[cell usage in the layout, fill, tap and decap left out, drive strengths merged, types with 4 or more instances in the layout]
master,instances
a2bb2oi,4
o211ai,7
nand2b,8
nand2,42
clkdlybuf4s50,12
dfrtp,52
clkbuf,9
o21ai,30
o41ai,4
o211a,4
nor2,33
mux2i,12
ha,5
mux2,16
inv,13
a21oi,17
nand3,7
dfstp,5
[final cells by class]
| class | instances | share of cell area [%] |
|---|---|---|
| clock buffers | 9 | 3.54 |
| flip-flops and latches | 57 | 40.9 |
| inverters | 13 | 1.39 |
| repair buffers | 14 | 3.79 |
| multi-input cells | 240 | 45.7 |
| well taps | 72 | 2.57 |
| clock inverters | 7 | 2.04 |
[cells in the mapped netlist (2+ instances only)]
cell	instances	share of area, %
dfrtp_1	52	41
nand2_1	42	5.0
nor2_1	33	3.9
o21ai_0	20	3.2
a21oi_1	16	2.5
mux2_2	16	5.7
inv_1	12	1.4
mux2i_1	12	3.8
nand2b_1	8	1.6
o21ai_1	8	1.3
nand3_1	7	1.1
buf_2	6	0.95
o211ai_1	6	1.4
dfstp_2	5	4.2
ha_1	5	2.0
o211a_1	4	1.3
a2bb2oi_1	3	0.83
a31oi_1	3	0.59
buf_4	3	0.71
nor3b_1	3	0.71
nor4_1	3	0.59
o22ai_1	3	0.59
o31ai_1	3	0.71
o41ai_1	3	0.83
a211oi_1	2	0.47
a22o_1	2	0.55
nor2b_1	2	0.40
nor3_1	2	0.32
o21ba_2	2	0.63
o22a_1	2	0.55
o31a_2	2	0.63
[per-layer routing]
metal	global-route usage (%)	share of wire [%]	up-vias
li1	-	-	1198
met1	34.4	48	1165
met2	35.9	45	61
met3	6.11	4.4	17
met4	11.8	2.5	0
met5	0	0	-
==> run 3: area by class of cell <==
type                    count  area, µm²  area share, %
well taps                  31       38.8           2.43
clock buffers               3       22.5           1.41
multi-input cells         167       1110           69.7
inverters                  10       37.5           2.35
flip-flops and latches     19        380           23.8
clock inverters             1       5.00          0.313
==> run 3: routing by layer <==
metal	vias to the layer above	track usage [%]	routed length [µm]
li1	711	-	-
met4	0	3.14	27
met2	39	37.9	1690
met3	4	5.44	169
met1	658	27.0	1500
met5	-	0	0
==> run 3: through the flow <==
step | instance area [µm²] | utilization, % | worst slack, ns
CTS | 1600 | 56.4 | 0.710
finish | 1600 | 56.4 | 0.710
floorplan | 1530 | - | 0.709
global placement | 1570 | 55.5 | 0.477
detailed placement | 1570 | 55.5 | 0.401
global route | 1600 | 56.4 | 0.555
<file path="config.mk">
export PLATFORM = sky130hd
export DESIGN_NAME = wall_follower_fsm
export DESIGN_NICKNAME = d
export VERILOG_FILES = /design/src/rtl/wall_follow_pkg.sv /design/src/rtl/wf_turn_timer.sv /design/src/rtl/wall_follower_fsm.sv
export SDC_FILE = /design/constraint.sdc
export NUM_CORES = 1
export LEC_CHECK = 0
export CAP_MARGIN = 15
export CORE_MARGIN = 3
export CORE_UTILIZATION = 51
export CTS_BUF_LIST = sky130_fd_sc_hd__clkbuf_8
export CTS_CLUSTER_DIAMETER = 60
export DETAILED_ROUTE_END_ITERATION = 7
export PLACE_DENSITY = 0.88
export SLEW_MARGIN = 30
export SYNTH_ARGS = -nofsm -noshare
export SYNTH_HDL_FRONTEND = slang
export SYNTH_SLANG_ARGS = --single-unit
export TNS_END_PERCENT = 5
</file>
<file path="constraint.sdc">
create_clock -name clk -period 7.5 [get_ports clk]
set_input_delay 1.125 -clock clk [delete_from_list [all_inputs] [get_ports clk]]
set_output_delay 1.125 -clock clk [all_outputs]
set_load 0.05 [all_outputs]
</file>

- INSTRUCTIONS TO FOLLOW
Which lines above contain the word "flops"? Copy each of them.

- ANSWER TO THIS PROBLEM
| flip-flops and latches | 57 | 40.9 |
flip-flops and latches     19        380           23.8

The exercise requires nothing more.